Regulatory Filings definition

Regulatory Filings means any and all regulatory applications, filings, modifications, amendments, supplements, revisions, reports, submissions, authorizations, and Regulatory Approvals, and associated correspondence required to Develop and Commercialize the Product in the Territory, including without limitation any reports or amendments necessary to maintain Regulatory Approvals.
Regulatory Filings means any submission to a Regulatory Authority of any appropriate regulatory application, and shall include, without limitation, any submission to a regulatory advisory board, MAA, and any supplement or amendment thereto.
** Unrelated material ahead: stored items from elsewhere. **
**src/rtl/mem_access_arbiter.sv**
```systemverilog
// Round-robin arbiter sharing one MOV/MOC memory port between
// instruction fetch and data load/store, with alignment and timeout checks.
module mem_access_arbiter #(
    parameter int TIMEOUT = 16
) (
    input  logic        clk,
    input  logic        reset,
    input  logic        i_req,
    input  logic [31:0] i_addr,
    output logic [31:0] i_rdata,
    output logic        i_moc,
    output logic        i_err,
    input  logic        d_req,
    input  logic        d_rw,
    input  logic [1:0]  d_size,
    input  logic [31:0] d_addr,
    input  logic [31:0] d_wdata,
    output logic [31:0] d_rdata,
    output logic        d_moc,
    output logic        d_err,
    output logic        m_mov,
    output logic        m_rw,
    output logic [1:0]  m_size,
    output logic [31:0] m_addr,
    output logic [31:0] m_wdata,
    input  logic [31:0] m_rdata,
    input  logic        m_moc,
    output logic [1:0]  grant,
    output logic        busy
);

    typedef enum logic [1:0] {
        IDLE,
        WAIT,
        RELEASE,
        ERR
    } state_t;

    localparam int CW = (TIMEOUT > 1) ? $clog2(TIMEOUT) : 1;
    localparam logic [CW-1:0] LIM = CW'((TIMEOUT > 0) ? TIMEOUT - 1 : 0);
    localparam logic [1:0] G_I = 2'b01;
    localparam logic [1:0] G_D = 2'b10;

    state_t        state, state_n;
    logic          last_d, last_d_n;
    logic [CW-1:0] cnt, cnt_n;

    logic [31:0] i_rdata_n, d_rdata_n;
    logic        i_moc_n, i_err_n, d_moc_n, d_err_n;
    logic        m_mov_n, m_rw_n;
    logic [1:0]  m_size_n;
    logic [31:0] m_addr_n, m_wdata_n;
    logic [1:0]  grant_n;
    logic        busy_n;

    logic pick_i;
    logic i_fault;
    logic d_fault;

    always_comb begin
        d_fault = 1'b1;
        case (d_size)
            2'b00:   d_fault = 1'b0;
            2'b01:   d_fault = d_addr[0];
            2'b10:   d_fault = |d_addr[1:0];
            default: d_fault = 1'b1;
        endcase
    end

    // I wins a tie unless it was the last successful owner
    assign pick_i  = i_req && (!d_req || last_d);
    assign i_fault = |i_addr[1:0];

    always_comb begin
        state_n   = state;
        last_d_n  = last_d;
        cnt_n     = cnt;
        i_rdata_n = i_rdata;
        d_rdata_n = d_rdata;
        i_moc_n   = 1'b0;
        i_err_n   = 1'b0;
        d_moc_n   = 1'b0;
        d_err_n   = 1'b0;
        m_mov_n   = m_mov;
        m_rw_n    = m_rw;
        m_size_n  = m_size;
        m_addr_n  = m_addr;
        m_wdata_n = m_wdata;
        grant_n   = grant;

        unique case (state)
            IDLE: begin
                if (pick_i) begin
                    grant_n = G_I;
                    if (i_fault) begin
                        i_err_n = 1'b1;
                        state_n = ERR;
                    end else begin
                        m_mov_n   = 1'b1;
                        m_rw_n    = 1'b1;
                        m_size_n  = 2'b10;
                        m_addr_n  = i_addr;
                        m_wdata_n = '0;
                        last_d_n  = 1'b0;
                        cnt_n     = '0;
                        state_n   = WAIT;
                    end
                end else if (d_req) begin
                    grant_n = G_D;
                    if (d_fault) begin
                        d_err_n = 1'b1;
                        state_n = ERR;
                    end else begin
                        m_mov_n   = 1'b1;
                        m_rw_n    = d_rw;
                        m_size_n  = d_size;
                        m_addr_n  = d_addr;
                        m_wdata_n = d_wdata;
                        last_d_n  = 1'b1;
                        cnt_n     = '0;
                        state_n   = WAIT;
                    end
                end
            end
            WAIT: begin
                if (m_moc) begin
                    m_mov_n = 1'b0;
                    state_n = RELEASE;
                    if (grant == G_D) begin
                        d_moc_n = 1'b1;
                        if (m_rw) d_rdata_n = m_rdata;
                    end else begin
                        i_moc_n = 1'b1;
                        if (m_rw) i_rdata_n = m_rdata;
                    end
                end else if ((TIMEOUT > 0) && (cnt == LIM)) begin
                    m_mov_n = 1'b0;
                    state_n = RELEASE;
                    if (grant == G_D) d_err_n = 1'b1;
                    else              i_err_n = 1'b1;
                end else begin
                    cnt_n = cnt + CW'(1);
                end
            end
            // a MOC still high here belongs to the finished access
            RELEASE: begin
                if (!m_moc) begin
                    state_n = IDLE;
                    grant_n = '0;
                end
            end
            ERR: begin
                state_n = IDLE;
                grant_n = '0;
            end
        endcase

        busy_n = (state_n != IDLE);
    end

    always_ff @(posedge clk or posedge reset) begin
        if (reset) begin
            state   <= IDLE;
            last_d  <= 1'b1;
            cnt     <= '0;
            i_rdata <= '0;
            d_rdata <= '0;
            i_moc   <= 1'b0;
            i_err   <= 1'b0;
            d_moc   <= 1'b0;
            d_err   <= 1'b0;
            m_mov   <= 1'b0;
            m_rw    <= 1'b0;
            m_size  <= '0;
            m_addr  <= '0;
            m_wdata <= '0;
            grant   <= '0;
            busy    <= 1'b0;
        end else begin
            state   <= state_n;
            last_d  <= last_d_n;
            cnt     <= cnt_n;
            i_rdata <= i_rdata_n;
            d_rdata <= d_rdata_n;
            i_moc   <= i_moc_n;
            i_err   <= i_err_n;
            d_moc   <= d_moc_n;
            d_err   <= d_err_n;
            m_mov   <= m_mov_n;
            m_rw    <= m_rw_n;
            m_size  <= m_size_n;
            m_addr  <= m_addr_n;
            m_wdata <= m_wdata_n;
            grant   <= grant_n;
            busy    <= busy_n;
        end
    end

endmodule

```
**config.mk**
```make
export PLATFORM = sky130hd
export DESIGN_NAME = mem_access_arbiter
export DESIGN_NICKNAME = d
export VERILOG_FILES = /design/src/rtl/mem_access_arbiter.sv
export SDC_FILE = /design/constraint.sdc
export NUM_CORES = 1
export LEC_CHECK = 0
export CORE_MARGIN = 10
export CORE_UTILIZATION = 44
export CTS_CLUSTER_DIAMETER = 120
export DETAILED_ROUTE_END_ITERATION = 10
export PLACE_DENSITY = 0.95
export SKIP_LAST_GASP = 1
export SLEW_MARGIN = 10
export SYNTH_ARGS = -nofsm -noshare
export SYNTH_HDL_FRONTEND = slang
export SYNTH_SLANG_ARGS = --single-unit
```
**constraint.sdc**
```tcl
create_clock -name clk -period 7.1 [get_ports clk]
set_input_delay 1.42 -clock clk [delete_from_list [all_inputs] [get_ports clk]]
set_output_delay 1.42 -clock clk [all_outputs]
set_load 0.03 [all_outputs]
```
**Word level (Yosys, flattened, before mapping)**

Index checks and enable logic that the tools add are counted.

- Bits in registers: 146
- Input bits: 136
- Word-level logic and storage cells: 112

- Add/sub/neg operators: 1
- Equal/unequal tests: 16
- Mux-type cells: 61
- Bitwise gates (word level): 1
- Reduce and logical (&&, ||, !) cells: 17

Operator list:

| kind | count |
|---|---|
| 32-bit 2-to-1 mux | 8 |
| 2-bit 2-to-1 mux | 14 |
| 1-bit 2-to-1 mux | 26 |
| 4-bit 2-to-1 mux | 6 |
| 3-bit inequality test (second input constant) | 4 |
| 4-bit AND reduction | 3 |
| 2-bit inequality test (second input constant) | 5 |
| 2-bit == test (second input constant) | 4 |
| 2-bit one-hot mux with 4 select lines | 1 |
| 4-bit one-hot mux with 2 select lines | 1 |
| 1-bit one-hot mux with 2 select lines | 3 |
| 2-bit one-hot mux with 3 select lines | 1 |
| 6-bit AND reduction | 1 |
| 2-bit nonzero test | 3 |
| 5-bit AND reduction | 1 |
| 4-bit by 1-bit adder with 4-bit output (second input constant) | 1 |
| 2-bit by 1-bit == test with 1-bit output (second input constant) | 2 |
| 4-bit == test (second input constant) | 1 |
| 2-bit logical NOT | 2 |
| 2-bit OR reduction | 2 |
| 1-bit one-hot mux with 3 select lines | 1 |
| 3-bit AND reduction | 1 |
| 3-bit nonzero test | 1 |
| 1-bit logical AND | 1 |
| 3 further kinds | 3 |

**Depth between registers and ports, before layout**

- Word-level depth: 7
- Gate-level depth with buffers: 8
- Gate-level depth less buffers: 6

**Worst setup path after synthesis**

No wires, ideal clock.

- Path kind: input to register
- From: input port d_addr[1]
- To: register m_wdata[10]
- Arrival time: 2.604 ns
- Slack: 4.375 ns
- Cell stages on the path: 6
- Buffers on the path: 2
- Path through: o21a_1 o22ai_1 o211ai_1 buf_2 buf_2 a22o_1

- Longest elaborated chain between the ends: 4

RTL lines:

| element | RTL line | text |
|---|---|---|
| start, declared | 16 | `input logic [31:0] d_addr,` |
| 2-bit OR reduction | 65 | `2'b10: d_fault = \|d_addr[1:0];` |
| 1-bit one-hot mux with 3 select lines | 62 | `case (d_size)` |
| 2-bit inequality test (no source line) | - |  |
| 4-bit AND reduction (no source line) | - |  |
| end signal, assigned | 193 | `m_wdata <= m_wdata_n;` |
| end, declared | 25 | `output logic [31:0] m_wdata,` |

No other way between the ends.
A chain may end at the register's enable or synchronous reset.

**Final worst setup path**

- From: input port d_req
- To: register m_addr[13]

- Longest elaborated chain between the ends: 5
- Elaborated cells between the ends (all ways): 8
- Classes of those cells: eq/ne: 2; mux: 1; reduce/logical: 5

RTL lines:

| element | RTL line | text |
|---|---|---|
| start, declared | 13 | `input logic d_req,` |
| 1-bit logical NOT | 71 | `assign pick_i = i_req && (!d_req \|\| last_d);` |
| 1-bit logical OR | 71 |  |
| 1-bit logical AND | 71 |  |
| 2-bit inequality test (no source line) / 2-bit nonzero test (equally long branches) | - |  |
| 4-bit AND reduction (no source line) | - |  |
| end signal, assigned | 192 | `m_addr <= m_addr_n;` |
| end, declared | 24 | `output logic [31:0] m_addr,` |

Several ways; a longest one is shown, not always the timed one.

==> impl_metrics.tcl <==
set metrics [dict create \
    ys_warn_count 0 \
    cts_inserted_buffers 17 \
    syn-mean-instance-area_sq_um 13.3 \
    cap_viol_max_count 0 \
    drc 0 \
    path_clk_slew_ns 0.06 \
    vias 4578 \
    io_buffer_count 274 \
    cpMaxStageDelayCell "buf_4" \
    die_h_um 135 \
    worstSkewPairLatency_ns 0.42 \
    grt_usage_pct 19.5 \
    grt_pass1_vias 5043 \
    final_area_sq_um 9340 \
    async_flop_share_pct 100 \
    cts_htree_levels 4 \
    final_nets 847 \
    cts.repair.resized 0 \
    hold_path_class "reg -> reg" \
    tns_ns 0 \
    wirelength_mm 17.9 \
    dp_hpwl_mm 13.7 \
    ios 275 \
    syn_inst 440 \
    fin_util_pct 71.1 \
    vias_per_cell 5.10 \
    globalplace.congestion 0.780 \
    diodes 0 \
    cts_setup_buffers 0 \
    syn2layout_area_growth_pct 59.7 \
    min_to "m_addr[5]$_DFFE_PP0P_" \
    worstMarginPinSlew_ns 1.04 \
    fmax_mhz 265 \
    grt_max_degree 102 \
    ys.flop_type "dfrtp_1" \
    hold_path_depth 2 \
    drtIter0Drc 122 \
    path_buf_inv 2 \
    synth_edf_count 0 \
    cts_tree "built" \
    hold_buffers 0 \
    final_cell_mix "clkdlybuf4s50_1 (274), dfrtp_1 (145), mux2_2 (62)" \
    antenna_found_initial 0 \
    r2r-end "m_wdata[20]$_DFFE_PP0P_" \
    critPathKind "in -> reg" \
    synth_seq_cells 146 \
    leakagePower_nw 4.08 \
    root_buffer "clkbuf_16" \
    die_area_sq_um 18300 \
    fin_crit_ns 3.78 \
    overflow 0 \
    required_ns 7.34 \
    outcome "complete, no violations" \
    rsz0062_at_grt "false" \
    clk_path_buf_depth 2 \
    ff2ff_path_depth 5 \
    synth_seq_area_share_pct 62.5 \
    synth_nets 577 \
    critPathTopFamily "buffers and inverters" \
    fin_skew_ns 0.00702 \
    end_kind "flop" \
    numClockSinks 146 \
    hold_viol 0 \
    drv_slew 0 \
    worst_ep_arrival_time_ns 4.02 \
    crit_path_cell_trace "clkdlybuf4s50_1 > nand2b_1 > and2_2 > o211ai_1 > buf_4 > o21ai_0" \
    timing.final.crit_share_pct 53.2 \
    setup_viol 0 \
    rrSetupSlack_ns 4.32 \
    fillers 853 \
    synth_area_sq_um 5850 \
    core_sq_um 13100 \
    die_x_um 135 \
    min-delay-start "m_addr[5]$_DFFE_PP0P_" \
    initial_core_util_pct 44.5 \
    drive_gt1_share_pct 15.0 \
    first_pass_iters 4 \
    dpl_cell_area_sq_um 8720 \
    crit_path_start "d_req" \
    grt_pass1_wl_mm 27.8 \
    cp.depth 6 \
    ant_nets 0 \
    crit_path_max_fanout 101 \
    rows 42 \
    seq_area_sq_um 3650 \
    slew-limit-headroom_pct 30.5 \
    wl_per_cell_um 19.9 \
    layout_commonest_cell "clkdlybuf4s50_1" \
    r2r_start "last_d$_DFFE_PP1P_" \
    multi_input_area_sq_um 2040 \
    synthDistinctLibCells 40 \
    critPathLaunchType "input pin" \
    powerDensity_nw_per_um2 500 \
    irDropWorstVdd_uv 301 \
    critPathMaxStageDelay_ns 0.74 \
]
worst register-to-register path, stage by stage (launching register included):
cell and delay [ns]:
dfstp_2 0.53, nand2b_1 0.16, and2_2 0.86, o211ai_1 0.26, buf_4 0.44, a22o_1 0.42
sequential cells by signal (all words and copies together), names as in the netlist, 2 cells and up:
name     cells
m_addr      32
cnt          4
d_rdata     32
m_wdata     32
i_rdata     32
state        2
grant        2
m_size       2
worst max-delay path by stage:
stage	slack, ns	endpoint
after floorplan	1.76	busy$_DFF_PP0_
after global placement	3.04	m_size[1]$_DFFE_PP0P_
after detailed placement	2.90	m_addr[7]$_DFFE_PP0P_
after CTS	3.33	m_addr[13]$_DFFE_PP0P_
after global routing	3.09	m_addr[17]$_DFFE_PP0P_
final	3.32	m_addr[13]$_DFFE_PP0P_
cell type report:
| type | instances | area share [%] |
|---|---|---|
| sequential | 146 | 39.1 |
| tap | 176 | 2.36 |
| inverter | 7 | 0.335 |
| clock buffer | 18 | 4.70 |
| timing repair buffer | 278 | 29.7 |
| clock inverter | 13 | 1.98 |
| multi-input combinational | 260 | 21.8 |
metal layers:
layer	vias up	track usage, %	part of all wire [%]	wire, um
li1	2109	-	-	-
met1	2227	20.8	38	6810
met2	209	32.6	49	8740
met3	33	8.79	10	1820
met4	0	8.49	2.8	495
met5	-	0	0	0
synth_stat cells, types with 2 or more instances:
cell | count | area (sq um)
o211ai_1 | 2 | 15.0
mux2i_1 | 32 | 320
clkbuf_1 | 2 | 7.51
dfrtp_1 | 145 | 3630
and3_1 | 3 | 18.8
mux2_1 | 2 | 22.5
a22oi_1 | 2 | 15.0
nand3_1 | 2 | 10.0
nand2b_1 | 4 | 25.0
a21oi_1 | 3 | 15.0
inv_1 | 7 | 26.3
mux2_2 | 62 | 698
nor2_1 | 9 | 33.8
o21ai_0 | 42 | 210
a22o_1 | 33 | 289
buf_2 | 23 | 115
nand2_1 | 44 | 165
metrics by stage:
stage	setup slack, ns	power, mW	cells	hold slack, ns
after floorplan	1.76	2.72	440	0.474
after global placement	3.04	3.68	867	0.462
after detailed placement	2.90	3.76	867	0.469
after CTS	3.33	4.72	898	0.482
after global routing	3.09	4.89	898	0.501
final	3.32	4.67	898	0.483
where the power goes:
part / total (mW) / internal, mW / switching, mW
Clock: 0.939 / 0.596 / 0.343
Sequential: 1.46 / 1.22 / 0.235
Combinational: 2.28 / 1.00 / 1.27
cell families (layout without fill, tap and decap cells):
group	after synthesis	count (layout)	share of synthesized area, %
compound gates	92	92	11.1
fa+ha+maj	1	1	0.214
buf+inv	34	316	2.87
flops	146	146	62.5
mux	96	96	17.8
simple gates	71	71	5.54
No activity file was read; power rests on OpenSTA's default activity.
For the avoidance of doubt, Regulatory Filings shall include any Investigational New Drug (IND), New Drug Application (NDA) or the corresponding application in any other country or group of countries.
Regulatory Filings means, with respect to a Product, any submission to a Regulatory Authority of any appropriate regulatory application, including, without limitation, any IND, BLA, any submission to a regulatory advisory board, any marketing authorization application, and any supplement or amendment thereto.

Examples of Regulatory Filings in a sentence

  • All Regulatory Filings and Regulatory Approvals for the Licensed Products shall be in the name of, and owned by, Sanofi.

  • During the Term, upon ▇▇▇▇▇▇’s written request, Scribe shall provide to Sanofi all of the regulatory documentation, including Regulatory Filings and CMC Information, with respect to the Licensed Editing Compositions, Licensed gRNAs, or the Licensed Product owned by Scribe; provided that Scribe may redact any portions that are not relating to the Licensed Technology.

  • As between the Parties, Prevail shall have sole responsibility for and control of the preparation, submission, and maintenance of all Regulatory Filings and obtaining Regulatory Approvals (including the preparation and submission of the IND filing, BLA filing and for seeking BLA approval), and shall have sole control over all interactions with the applicable Regulatory Authority.

  • Prevail shall, upon Scribe’s written request (which request shall not be made more than once a [*]), provide Scribe with a copy of any Regulatory Filings submitted by or on behalf of Prevail, its Affiliates and Sublicensees for Licensed Products, but, in each in case, (a) [*], (b) [*], and (c) [*].

  • Prevail will own all right, title and interest in and to any and all Regulatory Filings and Regulatory Approvals and, as between the Parties, all such Regulatory Filings and Regulatory Approvals will be held in the name of Prevail.


More Definitions of Regulatory Filings

Regulatory Filings means all applications, filings, dossiers and the like (excluding routine adverse event expedited or periodic reporting), submitted to a Regulatory Authority for the purpose of obtaining Regulatory Approval from that Regulatory Authority.
Regulatory Filings shall have the meaning set forth in Section 3.4(e).
Regulatory Filings has the meaning set forth in Section 5.03(g).
Regulatory Filings means, collectively: (a) all INDs, NDAs, establishment license applications, drug master files, applications for designation of a Product as an “Orphan Product(s)” under the Orphan Drug Act, for “Fast Track” status under Section 506 of the FDCA (21 U.S.C. § 356) or for a Special Protocol Assessment under Section 505(b)(4)(B) and (C) of the FDCA (21 U.S.C. § 355(b)(4)(B)) or all other similar filings (including, without limitation, any counterparts of any of the foregoing in any country region in the Territory) as may be required by any Regulatory Authority for the Development of a Candidate or Commercialization of a Product; (b) all supplements and amendments to any of the foregoing; and (c) all data contained in, and correspondence relating to, any of the foregoing.
Regulatory Filings means the governmental filings required to obtain approval to conduct clinical trials of a Product, or to market and sell a Product in a given country within the Territory, including, but not limited to, Product registrations and Product marketing approvals, as applicable, in each such country.
Regulatory Filings means all filings, submissions, approvals, licenses, registrations, permits, notifications and authorizations (or waivers) with respect to the Development, Manufacturing, Commercialization or other Exploitation of a Product made to or received from any Regulatory Authority, including to obtain, support, or maintain any Marketing Authorizations.
Regulatory Filings means all applications, approvals, licenses, registrations, notifications, registrations, submissions and authorizations made to or received from a Regulatory Authority in a country necessary for the development, manufacture and/or commercialization of a pharmaceutical product, including any INDs, NDAs and Marketing Approvals.